Year | Perfomance relative to the human baseline (100%) | Task |
---|---|---|
2012 | 89.15% | Image classification |
2013 | 91.42% | Image classification |
2014 | 96.94% | Image classification |
2015 | 99.47% | Image classification |
2016 | 100.74% | Image classification |
2016 | 80.09% | Visual reasoning |
2017 | 101.37% | Image classification |
2017 | 82.35% | Medium-level reading comprehension |
2017 | 86.49% | Visual reasoning |
2018 | 102.85% | Image classification |
2018 | 96.23% | Medium-level reading comprehension |
2018 | 86.70% | Visual reasoning |
2019 | 103.75% | Image classification |
2019 | 36.08% | Multitask language understanding |
2019 | 103.27% | Medium-level reading comprehension |
2019 | 94.21% | English language understanding |
2019 | 90.67% | Visual reasoning |
2020 | 104.11% | Image classification |
2020 | 60.02% | Multitask language understanding |
2020 | 103.92% | Medium-level reading comprehension |
2020 | 99.44% | English language understanding |
2020 | 91.38% | Visual reasoning |
2021 | 104.34% | Image classification |
2021 | 7.67% | Competition-level mathematics |
2021 | 66.82% | Multitask language understanding |
2021 | 104.15% | Medium-level reading comprehension |
2021 | 101.56% | English language understanding |
2021 | 102.48% | Visual reasoning |
2022 | 103.98% | Image classification |
2022 | 57.56% | Competition-level mathematics |
2022 | 83.74% | Multitask language understanding |
2022 | 101.67% | English language understanding |
2022 | 104.36% | Visual reasoning |
2023 | 47.78% | PhD-level science questions |
2023 | 93.67% | Competition-level mathematics |
2023 | 96.21% | Multitask language understanding |
2023 | 71.91% | Multimodal understanding and reasoning |
2024 | 108.00% | PhD-level science questions |
2024 | 108.78% | Competition-level mathematics |
2024 | 102.78% | Multitask language understanding |
2024 | 94.67% | Multimodal understanding and reasoning |
2024 | 101.78% | English language understanding |
From ChatGPT to Gemini, many of the world’s leading AI models are surpassing the human baseline in a range of technical tasks.

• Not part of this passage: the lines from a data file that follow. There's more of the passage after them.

<file path="src/hdl/assert_macros.svh">
// Assertion macros shared by the RTL of the geohash encoder.
// Included by files that carry concurrent assertions; needs nothing else.
`ifndef ASSERT_MACROS_SVH
`define ASSERT_MACROS_SVH
`ifndef SYNTHESIS
// Same-cycle implication, checked out of reset
`define GH_ASSERT_IMP(lbl, clk, rstn, ante, cons) \
    lbl: assert property (@(posedge clk) disable iff (!rstn) (ante) |-> (cons)) \
        else $error("assertion failed");
// Next-cycle implication, checked out of reset
`define GH_ASSERT_NEXT(lbl, clk, rstn, ante, cons) \
    lbl: assert property (@(posedge clk) disable iff (!rstn) (ante) |=> (cons)) \
        else $error("assertion failed");
`else
`define GH_ASSERT_IMP(lbl, clk, rstn, ante, cons)
`define GH_ASSERT_NEXT(lbl, clk, rstn, ante, cons)
`endif
`endif

</file>
<file path="src/hdl/ghenc_pkg.sv">
// Package of the geohash encoder: field widths, range constants, alphabet.
// No dependencies.
package ghenc_pkg;

    localparam int COORD_W         = 36;
    localparam int COUNT_W         = 8;
    localparam int CHAR_W          = 7;
    localparam int DIGIT_W         = 5;
    localparam int MAX_SYMBOLS_DEF = 12;

    // Full bisection span (-R..R) is 2R; R = 180 deg * 2^27 = 90 deg * 2^28
    localparam logic [COORD_W-1:0]          SPAN_FULL   = 36'd48318382080;
    localparam logic signed [COORD_W+1:0]   SPAN_HALF_S = 38'sd24159191040;
    localparam logic signed [COORD_W+1:0]   SPAN_FULL_S = 38'sd48318382080;

    // Geohash base32 alphabet, ASCII
    localparam logic [CHAR_W-1:0] GH_ALPHABET [0:31] = '{
        7'h30, 7'h31, 7'h32, 7'h33, 7'h34, 7'h35, 7'h36, 7'h37,
        7'h38, 7'h39, 7'h62, 7'h63, 7'h64, 7'h65, 7'h66, 7'h67,
        7'h68, 7'h6A, 7'h6B, 7'h6D, 7'h6E, 7'h70, 7'h71, 7'h72,
        7'h73, 7'h74, 7'h75, 7'h76, 7'h77, 7'h78, 7'h79, 7'h7A
    };

    function automatic logic [CHAR_W-1:0] ghenc_char(input logic [DIGIT_W-1:0] digit);
        return GH_ALPHABET[digit];
    endfunction

endpackage

</file>
<file path="src/hdl/ghenc_in_if.sv">
// Input channel of the geohash encoder: coordinate pair and precision.
// Depends on ghenc_pkg.
interface ghenc_in_if;
    import ghenc_pkg::*;

    logic                      valid;
    logic                      ready;
    logic signed [COORD_W-1:0] lon_fixed;
    logic signed [COORD_W-1:0] lat_fixed;
    logic [COUNT_W-1:0]        symbol_count;

    modport source (output valid, lon_fixed, lat_fixed, symbol_count, input ready);
    modport sink   (input valid, lon_fixed, lat_fixed, symbol_count, output ready);
endinterface

</file>
<file path="src/hdl/ghenc_out_if.sv">
// Output channel of the geohash encoder: one ASCII character per item.
// Depends on ghenc_pkg.
interface ghenc_out_if;
    import ghenc_pkg::*;

    logic              valid;
    logic              ready;
    logic [CHAR_W-1:0] symbol_char;
    logic              last_symbol;

    modport source (output valid, symbol_char, last_symbol, input ready);
    modport sink   (input valid, symbol_char, last_symbol, output ready);
endinterface

</file>
<file path="src/hdl/ghenc_bisect.sv">
// Bit-serial bisection of one coordinate, one decision bit per step.
// Depends on ghenc_pkg.
module ghenc_bisect (
    input  logic                                 i_clk,
    input  logic                                 i_load,
    input  logic signed [ghenc_pkg::COORD_W-1:0] i_value,
    input  logic                                 i_step,
    output logic                                 o_bit
);
    import ghenc_pkg::*;

    // Remainder of the offset value, always within 0..2R
    logic [COORD_W-1:0]        r_rem, n_rem;
    logic signed [COORD_W+1:0] w_off;
    logic [COORD_W:0]          w_dbl;
    logic [COORD_W:0]          w_sub;

    // Offset into 0..2R before saturation
    assign w_off = (COORD_W+2)'(i_value) + SPAN_HALF_S;

    // Doubling the remainder and comparing to 2R is the same as comparing to the midpoint
    assign w_dbl = {r_rem, 1'b0};
    assign w_sub = w_dbl - {1'b0, SPAN_FULL};
    assign o_bit = (w_dbl >= {1'b0, SPAN_FULL});

    // Load with saturation, then restoring step
    always_comb begin
        n_rem = r_rem;
        if (i_load) begin
            if (w_off < 0) begin
                n_rem = '0;
            end else if (w_off > SPAN_FULL_S) begin
                n_rem = SPAN_FULL;
            end else begin
                n_rem = w_off[COORD_W-1:0];
            end
        end else if (i_step) begin
            n_rem = o_bit ? w_sub[COORD_W-1:0] : w_dbl[COORD_W-1:0];
        end
    end

    always_ff @(posedge i_clk) begin
        r_rem <= n_rem;
    end
endmodule

</file>
<file path="src/hdl/ghenc_symbol.sv">
// Interleaved bit stream of the geohash and the base32 character at its head.
// Depends on ghenc_pkg.
module ghenc_symbol #(
    parameter int MAX_SYMBOLS = ghenc_pkg::MAX_SYMBOLS_DEF
) (
    input  logic                          i_clk,
    input  logic                          i_push,
    input  logic [1:0]                    i_pair,
    input  logic                          i_pop,
    output logic [ghenc_pkg::CHAR_W-1:0]  o_char
);
    import ghenc_pkg::*;

    localparam int BIS_STEPS = (DIGIT_W * MAX_SYMBOLS + 1) / 2;
    localparam int STREAM_W  = 2 * BIS_STEPS;

    logic [STREAM_W-1:0] r_stream, n_stream;

    // Push a {lon, lat} pair at the bottom, pop one digit off the top
    always_comb begin
        n_stream = r_stream;
        if (i_push) begin
            n_stream = {r_stream[STREAM_W-3:0], i_pair};
        end else if (i_pop) begin
            n_stream = {r_stream[STREAM_W-DIGIT_W-1:0], {DIGIT_W{1'b0}}};
        end
    end

    always_ff @(posedge i_clk) begin
        r_stream <= n_stream;
    end

    assign o_char = ghenc_char(r_stream[STREAM_W-1 -: DIGIT_W]);
endmodule

</file>
<file path="src/hdl/geohash_encoder.sv">
// Geohash encoder top level: control, two bisectors, stream, output register.
// Depends on ghenc_pkg, ghenc_in_if, ghenc_out_if, ghenc_bisect, ghenc_symbol, assert_macros.svh.
//
//   channel  | dir | payload                                 | per item
//   ---------+-----+-----------------------------------------+-----------------
//   i_in     | in  | lon_fixed, lat_fixed, symbol_count      | one
//   o_out    | out | symbol_char, last_symbol                | 1..MAX_SYMBOLS
//
// An item loads both bisectors, which then make one bit per coordinate per cycle for
// all MAX_SYMBOLS characters; then the P requested characters leave, one per cycle while
// o_out does not stall. The next item is taken as soon as the last character sits in
// the output register. Reset clears control only; a stall on o_out holds the emit stage.
`include "assert_macros.svh"

module geohash_encoder #(
    parameter int MAX_SYMBOLS = ghenc_pkg::MAX_SYMBOLS_DEF
) (
    input  logic         i_clk,
    input  logic         i_rst_n,
    ghenc_in_if.sink     i_in,
    ghenc_out_if.source  o_out
);
    import ghenc_pkg::*;

    localparam int BIS_STEPS = (DIGIT_W * MAX_SYMBOLS + 1) / 2;
    localparam int STEP_W    = $clog2(BIS_STEPS);
    localparam int SYM_W     = $clog2(MAX_SYMBOLS + 1);

    localparam logic [1:0] ST_IDLE   = 2'd0;
    localparam logic [1:0] ST_BISECT = 2'd1;
    localparam logic [1:0] ST_EMIT   = 2'd2;

    logic [1:0]        r_state, n_state;
    logic [STEP_W-1:0] r_step, n_step;
    logic [SYM_W-1:0]  r_left, n_left;
    logic              r_out_valid, n_out_valid;
    logic [CHAR_W-1:0] r_out_char;
    logic              r_out_last;

    logic              w_accept;
    logic              w_stepping;
    logic              w_load_out;
    logic              w_last_load;
    logic [SYM_W-1:0]  w_prec;
    logic              w_lon_bit;
    logic              w_lat_bit;
    logic [CHAR_W-1:0] w_char;

    // Handshakes
    assign i_in.ready  = (r_state == ST_IDLE);
    assign w_accept    = i_in.valid & i_in.ready;
    assign w_stepping  = (r_state == ST_BISECT);
    assign w_load_out  = (r_state == ST_EMIT) && (!r_out_valid || o_out.ready);
    assign w_last_load = w_load_out && (r_left == SYM_W'(1));

    // Precision: zero or too large means the maximum
    always_comb begin
        if (i_in.symbol_count == '0 || i_in.symbol_count > COUNT_W'(MAX_SYMBOLS)) begin
            w_prec = SYM_W'(MAX_SYMBOLS);
        end else begin
            w_prec = i_in.symbol_count[SYM_W-1:0];
        end
    end

    // Bisectors
    ghenc_bisect u_lon (
        .i_clk   (i_clk),
        .i_load  (w_accept),
        .i_value (i_in.lon_fixed),
        .i_step  (w_stepping),
        .o_bit   (w_lon_bit)
    );

    ghenc_bisect u_lat (
        .i_clk   (i_clk),
        .i_load  (w_accept),
        .i_value (i_in.lat_fixed),
        .i_step  (w_stepping),
        .o_bit   (w_lat_bit)
    );

    // Interleaved stream, longitude first
    ghenc_symbol #(
        .MAX_SYMBOLS (MAX_SYMBOLS)
    ) u_symbol (
        .i_clk  (i_clk),
        .i_push (w_stepping),
        .i_pair ({w_lon_bit, w_lat_bit}),
        .i_pop  (w_load_out),
        .o_char (w_char)
    );

    // Sequencer
    always_comb begin
        n_state     = r_state;
        n_step      = r_step;
        n_left      = r_left;
        n_out_valid = r_out_valid;
        if (o_out.ready) begin
            n_out_valid = 1'b0;
        end
        case (r_state)
            ST_IDLE: begin
                if (w_accept) begin
                    n_state = ST_BISECT;
                    n_step  = '0;
                    n_left  = w_prec;
                end
            end
            ST_BISECT: begin
                n_step = r_step + 1'b1;
                if (r_step == STEP_W'(BIS_STEPS - 1)) begin
                    n_state = ST_EMIT;
                end
            end
            ST_EMIT: begin
                if (w_load_out) begin
                    n_out_valid = 1'b1;
                    n_left      = r_left - 1'b1;
                    if (r_left == SYM_W'(1)) begin
                        n_state = ST_IDLE;
                    end
                end
            end
            default: begin
                n_state = ST_IDLE;
            end
        endcase
    end

    always_ff @(posedge i_clk) begin
        if (!i_rst_n) begin
            r_state     <= ST_IDLE;
            r_step      <= '0;
            r_left      <= '0;
            r_out_valid <= 1'b0;
        end else begin
            r_state     <= n_state;
            r_step      <= n_step;
            r_left      <= n_left;
            r_out_valid <= n_out_valid;
        end
    end

    // Output register payload
    always_ff @(posedge i_clk) begin
        if (w_load_out) begin
            r_out_char <= w_char;
            r_out_last <= w_last_load;
        end
    end

    assign o_out.valid       = r_out_valid;
    assign o_out.symbol_char = r_out_char;
    assign o_out.last_symbol = r_out_last;

    // Checks
    `GH_ASSERT_NEXT(a_accept_starts, i_clk, i_rst_n, w_accept, r_state == ST_BISECT && r_left != '0)
    `GH_ASSERT_IMP(a_emit_has_work, i_clk, i_rst_n, r_state == ST_EMIT, r_left != '0)
    `GH_ASSERT_NEXT(a_last_flagged, i_clk, i_rst_n, w_last_load, r_out_valid && r_out_last && i_in.ready)
    `GH_ASSERT_IMP(a_left_bounded, i_clk, i_rst_n, r_state == ST_BISECT, r_left <= SYM_W'(MAX_SYMBOLS))
endmodule
</file>
<file path="src/flat_wrapper.sv">
// flat-port wrapper written by rule: the top's interface ports become plain ports
module geohash_encoder_flat import ghenc_pkg::*;
#(
    parameter int MAX_SYMBOLS = ghenc_pkg::MAX_SYMBOLS_DEF
)
  (i_clk, i_rst_n, i_in_valid, i_in_lon_fixed, i_in_lat_fixed, i_in_symbol_count, i_in_ready, o_out_valid, o_out_symbol_char, o_out_last_symbol, o_out_ready);
  ghenc_in_if i_in_i ();
  ghenc_out_if o_out_i ();
  input  logic i_clk;
  input  logic i_rst_n;
  input wire logic [$bits(i_in_i.valid)-1:0] i_in_valid;
  input wire logic [$bits(i_in_i.lon_fixed)-1:0] i_in_lon_fixed;
  input wire logic [$bits(i_in_i.lat_fixed)-1:0] i_in_lat_fixed;
  input wire logic [$bits(i_in_i.symbol_count)-1:0] i_in_symbol_count;
  output wire logic [$bits(i_in_i.ready)-1:0] i_in_ready;
  output wire logic [$bits(o_out_i.valid)-1:0] o_out_valid;
  output wire logic [$bits(o_out_i.symbol_char)-1:0] o_out_symbol_char;
  output wire logic [$bits(o_out_i.last_symbol)-1:0] o_out_last_symbol;
  input wire logic [$bits(o_out_i.ready)-1:0] o_out_ready;
  assign i_in_i.valid = i_in_valid;
  assign i_in_i.lon_fixed = i_in_lon_fixed;
  assign i_in_i.lat_fixed = i_in_lat_fixed;
  assign i_in_i.symbol_count = i_in_symbol_count;
  assign i_in_ready = i_in_i.ready;
  assign o_out_valid = o_out_i.valid;
  assign o_out_symbol_char = o_out_i.symbol_char;
  assign o_out_last_symbol = o_out_i.last_symbol;
  assign o_out_i.ready = o_out_ready;
  geohash_encoder #(.MAX_SYMBOLS(MAX_SYMBOLS)) u_core (.i_clk(i_clk), .i_rst_n(i_rst_n), .i_in(i_in_i), .o_out(o_out_i));
endmodule
</file>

The only task where AI systems still haven’t caught up to humans is multimodal understanding and reasoning, which involves processing and reasoning across multiple formats and disciplines, such as images, charts, and diagrams.

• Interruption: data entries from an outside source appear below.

`src/rtl/vau_pkg.sv`:
```
`default_nettype none
package vau_pkg;

    localparam int COORDS      = 4;
    localparam int DIM_W       = 3;
    localparam int COORD_W     = 16;
    localparam int DOT_W       = 34;
    localparam int SUMSQ_W     = 33;
    localparam int NORM_W      = 17;
    localparam int DEN_W       = 33;
    localparam int QUO_W       = 32;
    localparam int COS_W       = 31;
    localparam int SIN_W       = 31;
    localparam int CORDIC_W    = 33;
    localparam int ZACC_W      = 24;
    localparam int THETA_W     = 26;
    localparam int ANGLE_W     = 16;
    localparam int CORDIC_STEPS = 20;
    localparam logic [COS_W-1:0]   ONE_Q30    = COS_W'(1) << 30;
    localparam logic [THETA_W-1:0] DEG180_Q16 = THETA_W'(180 * 65536);
    localparam logic [17:0]        ANGLE_MAX  = 18'd46080;

    // state that rides along with the cosine through divide, sqrt and cordic
    typedef struct packed {
        logic signed [DOT_W-1:0] dot;
        logic [NORM_W-1:0]       norm_a;
        logic [NORM_W-1:0]       norm_b;
        logic                    dims_differ;
        logic                    zero_norm;
        logic                    neg;
    } item_side_t;

    localparam int SIDE_W = $bits(item_side_t);

    // arctangent of 2^-i in degrees, Q16.16
    function automatic logic [ZACC_W-1:0] atan_deg(input int i);
        logic [ZACC_W-1:0] r;
        case (i)
            0:       r = ZACC_W'(2949120);
            1:       r = ZACC_W'(1740967);
            2:       r = ZACC_W'(919879);
            3:       r = ZACC_W'(466945);
            4:       r = ZACC_W'(234379);
            5:       r = ZACC_W'(117304);
            6:       r = ZACC_W'(58666);
            7:       r = ZACC_W'(29335);
            8:       r = ZACC_W'(14668);
            9:       r = ZACC_W'(7334);
            10:      r = ZACC_W'(3667);
            11:      r = ZACC_W'(1833);
            12:      r = ZACC_W'(917);
            13:      r = ZACC_W'(458);
            14:      r = ZACC_W'(229);
            15:      r = ZACC_W'(115);
            16:      r = ZACC_W'(57);
            17:      r = ZACC_W'(29);
            18:      r = ZACC_W'(14);
            19:      r = ZACC_W'(7);
            default: r = '0;
        endcase
        return r;
    endfunction

    // arithmetic shift that rounds toward zero
    function automatic logic signed [CORDIC_W-1:0] shr_tz(
        input logic signed [CORDIC_W-1:0] v, input int s);
        logic signed [CORDIC_W-1:0] m;
        m = v[CORDIC_W-1] ? -v : v;
        m = m >>> s;
        return v[CORDIC_W-1] ? -m : m;
    endfunction

endpackage
`default_nettype wire

```
`src/rtl/vau_isqrt.sv`:
```
`default_nettype none
module vau_isqrt import vau_pkg::*; #(
    parameter int IN_W   = 34,
    parameter int SIDE_IN_W = 1
) (
    input  wire logic                  clk,
    input  wire logic                  rst_n,
    input  wire logic                  en,
    input  wire logic                  in_vld,
    input  wire logic [IN_W-1:0]       radicand,
    input  wire logic [SIDE_IN_W-1:0]  side_in,
    output logic                       out_vld,
    output logic [IN_W/2-1:0]          root,
    output logic [SIDE_IN_W-1:0]       side_out
);
    localparam int OUT_W = IN_W / 2;
    localparam int RW    = OUT_W + 3;

    logic             vld_reg  [OUT_W];
    logic [RW-1:0]    rem_reg  [OUT_W];
    logic [OUT_W-1:0] root_reg [OUT_W];
    logic [IN_W-1:0]  v_reg    [OUT_W];
    logic [SIDE_IN_W-1:0] side_reg [OUT_W];

    // one result bit per stage, most significant pair first
    for (genvar s = 0; s < OUT_W; s++) begin : g_stage
        localparam int P = OUT_W - 1 - s;
        logic             vld_in;
        logic [RW-1:0]    rem_in;
        logic [OUT_W-1:0] root_in;
        logic [IN_W-1:0]  v_in;
        logic [SIDE_IN_W-1:0] side_stage;
        logic [RW-1:0]    rem_sh;
        logic [RW-1:0]    trial;
        logic             ge;

        if (s == 0) begin : g_first
            assign vld_in     = in_vld;
            assign rem_in     = '0;
            assign root_in    = '0;
            assign v_in       = radicand;
            assign side_stage = side_in;
        end
        else begin : g_rest
            assign vld_in     = vld_reg[s-1];
            assign rem_in     = rem_reg[s-1];
            assign root_in    = root_reg[s-1];
            assign v_in       = v_reg[s-1];
            assign side_stage = side_reg[s-1];
        end

        assign rem_sh = {rem_in[RW-4:0], v_in[2*P+1 -: 2]};
        assign trial  = {1'b0, root_in, 2'b01};
        assign ge     = rem_sh >= trial;

        always_ff @(posedge clk or negedge rst_n) begin
            if (!rst_n) begin
                vld_reg[s] <= 1'b0;
            end
            else if (en) begin
                vld_reg[s] <= vld_in;
            end
        end

        always_ff @(posedge clk) begin
            if (en) begin
                rem_reg[s]  <= ge ? rem_sh - trial : rem_sh;
                root_reg[s] <= {root_in[OUT_W-2:0], ge};
                v_reg[s]    <= v_in;
                side_reg[s] <= side_stage;
            end
        end
    end

    assign out_vld  = vld_reg[OUT_W-1];
    assign root     = root_reg[OUT_W-1];
    assign side_out = side_reg[OUT_W-1];
endmodule
`default_nettype wire

```
`config.mk`:
```
export PLATFORM = sky130hd
export DESIGN_NAME = vau_isqrt
export DESIGN_NICKNAME = d
export VERILOG_FILES = /design/src/rtl/vau_pkg.sv /design/src/rtl/vau_isqrt.sv
export SDC_FILE = /design/constraint.sdc
export NUM_CORES = 1
export LEC_CHECK = 0
export BUFFER_PORTS_ARGS = -buffer_cell sky130_fd_sc_hd__buf_2
export CORE_MARGIN = 2
export CORE_UTILIZATION = 25
export CTS_BUF_LIST = sky130_fd_sc_hd__clkbuf_8
export DETAILED_ROUTE_END_ITERATION = 6
export SYNTH_ARGS = -nofsm -noshare
export SYNTH_HDL_FRONTEND = slang
export SYNTH_SLANG_ARGS = --single-unit
```
`constraint.sdc`:
```
create_clock -name clk -period 2.89 [get_ports clk]
set_clock_uncertainty 0.1 [all_clocks]
set_input_delay 0.1445 -clock clk [delete_from_list [all_inputs] [get_ports clk]]
set_output_delay 0.1445 -clock clk [all_outputs]
set_load 0.1 [all_outputs]
```
==> qor.yml <==
clock_tree:
  cts_tree: "yes"
  insertion_delay_ns: 0.81
  cts.path.max_buffers: 3
  cts_buffers: 130
  path_clk_slew_ns: 0.06
  root_buffer: "clkbuf_8"
  h-tree-depth: 4
  numClockSinks: 713
worst_setup_path:
  crit_required_ns: 3.29
  crit_type: "register to register"
  critPathMaxStageDelay_ns: 0.40
  cp-start-kind: "register"
  worstPathCellList: "ha_1 > nand3_1 > a211oi_2 > o311a_1 > o41a_1 > nor2_2 > buf_4 > nor4_1 > xor2_1"
  critPathArrivalTime_ns: 3.20
  crit_slowest_cell: "o41a_1"
  crit_fanout: 6
  crit_path_end_kind: "register"
synthesis:
  synth_ff_type: "edfxtp_1"
  ys_seq_area_share_pct: 66.10
  synth.area.top_cells: "edfxtp_1, ha_1, xnor2_1"
  postSynthCellCount: 2336
  synth_async_sr_flop_share_pct: 2.384
  netlist_area_mm2: 0.03226
  syn_area_per_cell_um2: 13.81
  yosysWarnings: 0
  synthesis.nets: 2546
  synth_top_area_cell: "edfxtp_1"
  synth_edf_count: 696
  synth_top_area_share_pct: 64.78
  synthDistinctLibCells: 89
  ys_seq_elements: 713
grt:
  grt_pass1_wl_um: 87260
  grt_start_max_net_pins: 93
  antenna_found_initial: 1
  grt_usage_pct: 8.023
  grt_pass1_vias: 18720
  grt-ovfl-total: 0
sta:
  period_share_pct: 96.71
  slew_headroom_pct: 48.61
  period_minus_slack_ns: 2.795
  worst_pin_slew_ns: 0.7682
  grt_setup_unrepaired: "yes"
  finalSetupViolations: 0
  hold_viol: 0
  setup_slack_ns: 0.09502
  clock.fmax_mhz: 357.8
  slew_viol_final: 0
place:
  dp_slack_ns: 0.02383
  gp_congestion: 0.8283
  placed_area_mm2: 0.03534
  place_hpwl_um: 35650
  numPortBuffers: 57
layout:
  largest_register_ffs: 272
  stdcell_area_mm2: 0.03881
  fillers: 12840
  final_common_cell: "edfxtp_1"
  final_cell_mix: "edfxtp_1, inv_1, ha_1, nor2_1"
  area_growth_pct: 20.30
  post_route_cells_drive_above_1_share_pct: 15.99
  nets: 2879
detailed_routing:
  ant_nets: 0
  vias: 18480
  wl_met3_um: 2294
  top_layer: "met4"
  wl_per_cell_um: 11.91
  routed_via_density: 4.168
  wl_met2_um: 26930
  met1_length_um: 21820
  drtIter0Drc: 796
  dr.pass1.iters: 5
  drc: 0
  routed_wl_um: 52810
floorplan:
  ios: 58
  die_w_um: 363.2
  die_y_um: 363.2
  rows: 131
  dieArea_mm2: 0.1319
  fp.coreArea_mm2: 0.1278
  initial_core_util_pct: 25.23
pwr:
  power_density_mw_per_mm2: 703.2
  p_leak_nw: 14.85
  vdd.ir_drop.worst_mv: 0.6334
outcome:
  status: "finished, final reports clean"
run:
  maxCapViolations: 0
min_path:
  hold_class: "input port to register"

However, the gap is closing quickly.
In 2024, OpenAI’s o1 model scored 78.2% on MMMU, a benchmark that evaluates models on multi-discipline tasks demanding college-level subject knowledge.
This was just 4.4 percentage points below the human benchmark of 82.6%. The o1 model also has one of the lowest hallucination rates out of all AI models.
This was major jump from the end of 2023, where Google Gemini scored just 59.4%, highlighting the rapid improvement of AI performance in these technical tasks.